File: ./design.v
module deb (input clk,
            input rst_n,
            input in,
            output out);
    reg out_next, out_reg;
    reg [1:0] ff_next, ff_reg;
    reg [7:0] cnt_next, cnt_reg;
    assign out        = out_reg;
    assign in_changed = ff_reg[0] ^ ff_reg[1];
    assign in_stable  = (cnt_reg == 3'b111) ? 1'b1 : 1'b0;
    always @(posedge clk, negedge rst_n)
        if (!rst_n) begin
            out_reg <= 1'b0;
            ff_reg  <= 2'b00;
            cnt_reg <= 8'h00;
        end
        else begin
            out_reg <= out_next;
            ff_reg  <= ff_next;
            cnt_reg <= cnt_next;
        end
        always @(*) begin
            ff_next[0] = in;
            ff_next[1] = ff_reg[0];
            cnt_next   = in_changed ? 0 : (cnt_reg + 1'b1);
            out_next   = in_stable ? ff_reg[1] : out_reg;
        end
endmodule
module ps2 (input PS2_KBCLK,
            input PS2_KBDAT,
            input rst_n,
            input computerClk,
            output [15:0]hexo);
    wire PS2_KBCLK_DEB;
    assign hexo = display_bin_code_reg;
    reg parity_reg, parity_next;
    reg [1:0] state_reg, state_next;
    reg [3:0] n_reg, n_next;
    reg [8:0] data_reg, data_next;
    reg [15:0] bin_code_reg, bin_code_next;
    reg [15:0] display_bin_code_reg, display_bin_code_next;
    reg  counter_reg, counter_next;
    deb deb0(computerClk, rst_n, PS2_KBCLK, PS2_KBCLK_DEB);
    localparam waitingForStart = 0;
    localparam sendingData     = 1;
    localparam endProcessing   = 2;
    localparam START           = 0;
    localparam STOP            = 1;
    always @(posedge computerClk, negedge rst_n) begin
        if (!rst_n) begin
            state_reg             <= 2'd0;
            n_reg                 <= 4'd0;
            data_reg              <= 9'd0;
            parity_reg            <= 1'd0;
            bin_code_reg          <= 16'd0;
            counter_reg           <= 1'd0;
            display_bin_code_reg <= 16'd0;
        end
        else begin
            state_reg            <= state_next;
            n_reg                <= n_next;
            data_reg             <= data_next;
            parity_reg           <= parity_next;
            bin_code_reg         <= bin_code_next;
            counter_reg          <= counter_next;
            display_bin_code_reg <= display_bin_code_next;
        end
    end
    always @(negedge PS2_KBCLK_DEB) begin
        state_next            = state_reg;
        n_next                = n_reg;
        data_next             = data_reg;
        parity_next           = parity_reg;
        bin_code_next         = bin_code_reg;
        counter_next          = counter_reg;
        display_bin_code_next = display_bin_code_reg;
        case (state_reg)
            waitingForStart : begin
                if (PS2_KBDAT == START) begin
                    n_next     = 4'd9;
                    data_next  = 9'd0;
                    state_next = sendingData;
                    if(data_reg[7:0] != 8'he0 && data_reg[7:0] != 8'hf0) begin
                        bin_code_next = 16'd0;
                    end
                end
            end
            sendingData : begin
                    if (n_reg == 4'd9) begin
                        parity_next = PS2_KBDAT;
                    end
                    else begin
                        parity_next = parity_reg ^ PS2_KBDAT;
                    end
                    data_next = (data_reg >> 1'b1) | ({PS2_KBDAT,{8{1'b0}}});
                    if (n_reg == 4'd1) begin
                        state_next = endProcessing;
                    end
                    else begin
                        n_next = n_reg - 1'b1;
                    end
            end
            endProcessing : begin
                if ( PS2_KBDAT == STOP) begin
                    if (parity_reg) begin
                        bin_code_next = (bin_code_reg << 8) | data_reg[7:0];
                        if(counter_reg == 0 || data_reg[7:0] == 8'he0 || data_reg[7:0] == 8'hf0) begin
                            counter_next = 1;
                        end
                        else begin
                            display_bin_code_next = bin_code_next;
                            counter_next = 0;
                        end
                    end
                    else begin
                        display_bin_code_next = 16'hFFFF;
                    end
                    state_next = waitingForStart;
                end
            end
            default: begin
            end
        endcase
    end
endmodule
## design.v

```verilog
module counter (
	input clk_i,
	input rst_ni,
	input updown_i,
	input enable_i,
	output [3:0] bcd_o,
	output reg rc_o   
);
reg [3:0] state_d, state_q;
assign bcd_o = state_q;
parameter Start = 4'b0000;
parameter Stop  = 4'b1001;
always @(posedge clk_i, negedge rst_ni)
	if (~rst_ni)
		state_q <= Start;
	else
		state_q <= state_d;
always @(state_q, enable_i, updown_i) begin
	rc_o = 1'b0;
	state_d = state_q;   
	if (enable_i)
		if (updown_i)   
			if (state_d == Stop) begin
				state_d = Start;
				rc_o = 1'b1;
			end else
				state_d = state_d + 1'b1;
		else   
			if (state_d == Start)
				state_d = Start;
			else
				state_d = state_d - 1'b1;
end
endmodule
```

## run.sh

```bash
#!/bin/bash
# OpenROAD 26Q1-2900-gdf79404cd8, Yosys 0.63+post, stock flow scripts
make -C /OpenROAD-flow-scripts/flow DESIGN_CONFIG=/design/flow/config.mk WORK_HOME=/design/flow/orfs finish
```

## config.mk

```make
export PLATFORM = sky130hd
export DESIGN_NAME = counter
export DESIGN_NICKNAME = counter
export VERILOG_FILES = /design/flow/design.v
export SDC_FILE = /design/flow/constraint.sdc
export NUM_CORES = 4
export LEC_CHECK = 1
export CORE_AREA = 10 10 70 70
export DIE_AREA = 0 0 80 80
```

## constraint.sdc

```tcl
current_design counter

set clk_period 2.6
set clk_io_pct 0.2

create_clock -name clk0 -period $clk_period [get_ports {clk_i}]

set non_clock_inputs [all_inputs -no_clocks]
set_input_delay [expr $clk_period * $clk_io_pct] -clock clk0 $non_clock_inputs
set_output_delay [expr $clk_period * $clk_io_pct] -clock clk0 [all_outputs]
```

==> summary.rpt <==
FLOW METRICS REPORT
----------------------------------------------------
[Clocking]
  Number of buffers created by CTS ........................ 3
  Deepest clock path buffer count ........................ 2
  Number of cells upsized or downsized after cts ........................ 0
  Count of hold-fix buffers inserted at cts ........................ 0
  CTS Root Buffer Type ........................ sky130_fd_sc_hd__clkbuf_4
  Total number of clock tree sinks ........................ 4
  CTS HTree Levels ........................ 1
  Postcts setup bufs ........................ 0
  TritonCTS clock tree ........................ yes
  Clock slew at the register clock pins of the worst setup and hold paths ........................ 0.04 ns
  Insertion Delay late pin ........................ 0.23 ns

[Synthesis]
  Dominant cell area share ........................ 0.360
  Share of synthesized cell area in full adder, half adder and majority cells ........................ 0
  Yosys Warn Count ........................ 1
  Number of cell instances after yosys synthesis ........................ 31
  Yosys simple share ........................ 0.288
  Cell taking the most area after synthesis ........................ sky130_fd_sc_hd__dfrtp_1
  XORs/XNORs by Area ........................ 0.0315
  Flops & latches, synth ........................ 4
  Unique cell types ........................ 23
  Synthesis area per yosys ........................ 278 um2
  Synth Cell Area ........................ 278 um2
  Mux frac, synth ........................ 0.0360
  Mean area per synthesized cell ........................ 8.96 um2
  Main logic family after synthesis ........................ simple AND/OR/NAND/NOR gates
  Leading post-synthesis cells by cell area ........................ sky130_fd_sc_hd__dfrtp_1, sky130_fd_sc_hd__nor4b_1, sky130_fd_sc_hd__a31oi_1
  Seq share, synth ........................ 0.360
  Aoi share ........................ 0.198
  Cell count after synthesis ........................ 31

[Finish]
  Share of cells above drive strength 1 ........................ 0.119
  Registers with the most flip-flops ........................ state_q: 4 flops
  Max FFs per register ........................ 4
  Register with the most flip-flops ........................ state_q
  Number of fill cells ........................ 402
  Area Overhead vs Synth ........................ 57.2%

[Timing]
  Slack of the critical path ........................ 0.254 ns
  Minimum clock period ........................ 2.35 ns
  Unrepaired setup endpoints after global routing ........................ false
  Number of setup violations in the final report ........................ 0
  Worst Tran Pin Value ........................ 0.329 ns
  Number of pins exceeding their max-slew limit in the final report ........................ 0
  Sum of negative setup slack ........................ 0 ns
  Total count of hold-check failures in the final report ........................ 0
  Maximum clock rate ........................ 426 MHz
  Share of the clock period used by the worst path ........................ 0.902
  Max-Slew Margin vs Limit ........................ 0.781
  Max Clock Skew ........................ 0.00248 ns

[Routing]
  Ant. Diodes ........................ 0
  Number of DRC violations after detailed routing ........................ 0
  Drt initial violations ........................ 13
  Detailed Routing Iterations Pass 1 ........................ 2
  Routed wire per std cell ........................ 7.76 um
  Average vias per placed instance ........................ 3.10
  Total Wirelength ........................ 683 um
  DR vias ........................ 273
  Routed Antenna Nets ........................ 0

[Global routing]
  Routing usage on met1 ........................ 0.0221
  Busiest layer in global routing ........................ met2
  Global-route wire length before repair ........................ 1.12 mm
  Met3 track demand over resource in global routing ........................ 0.00682
  Initial antenna violation count ........................ 0
  Remaining Overflow, GRT ........................ 0
  Via count of the first global-routing pass ........................ 275
  Total Routing Usage GR ........................ 0.0207
  Largest net degree at the start of global routing ........................ 12
  Fraction of met2 tracks used by global routing ........................ 0.0361

[Placed design]
  GP Congestion ........................ 0.832
  Port Buf Inserts ........................ 8
  Pre-CTS WS ........................ 0.220 ns

[Floorplan]
  Placeable core region ........................ 3420 um2
  Die height ........................ 80 um
  Count of pins on the block boundary ........................ 9
  Std-Cell Rows ........................ 21
  Floorplan utilization ........................ 0.0813
  Die Area ........................ 6400 um2
  Horizontal die dimension ........................ 80 um

[Worst setup path]
  Combined buffer and inverter count along the critical path ........................ 2
  Cell repeated most along the worst path ........................ sky130_fd_sc_hd__clkdlybuf4s50_1
  Library cell contributing the largest single delay on the critical path ........................ sky130_fd_sc_hd__clkdlybuf4s50_1
  Required time at the endpoint of the critical path ........................ 2.08 ns
  Critical path, cell by cell ........................ clkdlybuf4s50_1, nand3_1, nor4_1, clkdlybuf4s50_1
  Critical path data arrival time ........................ 1.83 ns
  Kind of critical path ........................ primary input to primary output
  Delay of the slowest critical-path stage ........................ 0.52 ns
  CP Launch Type ........................ primary input
  Endpoint type of the worst setup path ........................ primary output
  Maximum fanout count along the critical path ........................ 2
  CP top delay family ........................ buffers and inverters

[Hold path]
  Worst hold path type ........................ primary input to async pin

[Power]
  PD cells ........................ 858 nW/um2
  Highest ir drop seen on vdd ........................ 0.167 mV
  Static power due to leakage ........................ 0.156 nW

[Flow run]
  Max-cap violation count ........................ 0
  Tool warnings ........................ 25

[Outcome]
  Status ........................ finished, final reports clean

----------------------------------------------------
-- synthesized netlist by cell type, drive strengths merged --
master,number
a21oi,1
xor2,1
o21ai,1
o211ai,1
o221ai,1
buf,2
nand2b,1
and2,1
nor4,1
o2bb2ai,1
nand3,2
a31oi,2
inv,2
dfrtp,4
or4,1
or3,1
o21a,1
nor2,1
mux2i,1
and3b,1
nand2,2
nor4b,2
-- path summary, 6_finish.rpt --
kind,startpoint,endpoint,slack (ns),depth (start not counted)
max,enable_i,rc_o,0.25,4
min,rst_ni,state_q[2]$_DFFE_PN0P_,0.48,1
max reg2reg,state_q[2]$_DFFE_PN0P_,state_q[0]$_DFFE_PN0P_,1.34,3
min reg2reg,state_q[2]$_DFFE_PN0P_,state_q[2]$_DFFE_PN0P_,0.66,1
max in group asynchronous,rst_ni,state_q[0]$_DFFE_PN0P_,1.96,1
min in group clk0,state_q[2]$_DFFE_PN0P_,state_q[2]$_DFFE_PN0P_,0.66,1
-- cell usage in the layout (no fill, tap or decap) --
master                            n
sky130_fd_sc_hd__o21a_1           1
sky130_fd_sc_hd__o221ai_1         1
sky130_fd_sc_hd__nor4_1           1
sky130_fd_sc_hd__nor4b_1          2
sky130_fd_sc_hd__or3_1            1
sky130_fd_sc_hd__o2bb2ai_1        1
sky130_fd_sc_hd__clkdlybuf4s50_1  8
sky130_fd_sc_hd__nand2b_1         1
sky130_fd_sc_hd__dfrtp_1          4
sky130_fd_sc_hd__and3b_1          1
sky130_fd_sc_hd__xor2_1           1
sky130_fd_sc_hd__nand3_1          2
sky130_fd_sc_hd__nand2_1          2
sky130_fd_sc_hd__buf_4            2
sky130_fd_sc_hd__a31oi_1          2
sky130_fd_sc_hd__inv_1            2
sky130_fd_sc_hd__o211ai_1         1
sky130_fd_sc_hd__mux2i_1          1
sky130_fd_sc_hd__o21ai_1          1
sky130_fd_sc_hd__nor2_1           1
sky130_fd_sc_hd__clkbuf_4         3
sky130_fd_sc_hd__a21oi_1          1
sky130_fd_sc_hd__and2_1           1
sky130_fd_sc_hd__or4_1            1
-- worst reg2reg max path: stages, from the launching register on --
cell                      delay [ns]
sky130_fd_sc_hd__dfrtp_1        0.45
sky130_fd_sc_hd__or4_1          0.54
sky130_fd_sc_hd__nand3_1        0.09
sky130_fd_sc_hd__o21ai_1        0.06
-- per-stage QoR --
step / area, um2 / hold slack [ns] / total power [mW] / std cells / util
final: 437 / 0.484 / 0.375 / 88 / 0.128
after global routing: 437 / 0.482 / 0.413 / 88 / 0.128
after CTS: 437 / 0.484 / 0.378 / 88 / 0.128
after detailed placement: 414 / 0.646 / 0.301 / 85 / 0.121
after global placement: 414 / 0.644 / 0.296 / 85 / 0.121
after floorplan: 278 / 0.224 / 0.231 / 31 / -
-- per-layer routing --
metal  up-vias  part of all wire
met3         2             0.078
met5         -                 0
met1       124              0.47
li1        138                 -
met4         0             0.018
met2         9              0.43
-- layout make-up --
class | instances | area, um2 | area share
inverters | 2 | 7.51 | 0.0172
clock buffers | 3 | 22.5 | 0.0516
multi-input cells | 23 | 154 | 0.352
well taps | 46 | 57.6 | 0.132
flip-flops and latches | 4 | 100 | 0.229
repair buffers | 10 | 95.1 | 0.218
-- cells by family after synthesis --
kind of cell	count (synthesis)
compound gates	8
buf+inv	4
simple gates	13
flops	4
mux	1
xor+xnor	1
-- report_power, final --
part | internal, mW | switching [mW] | leakage, nW
Clock | 0.0515 | 0.0239 | 0.0138
Combinational | 0.101 | 0.0452 | 0.0950
Sequential | 0.0890 | 0.0635 | 0.0473
Total | 0.242 | 0.133 | 0.156
Power and IR drop assume default switching activity.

TRY IT =
Whenever the word "flip" turns up in a line of the listing above, copy the line.

ANSWER SECTION =
  Registers with the most flip-flops ........................ state_q: 4 flops
  Register with the most flip-flops ........................ state_q
flip-flops and latches | 4 | 100 | 0.229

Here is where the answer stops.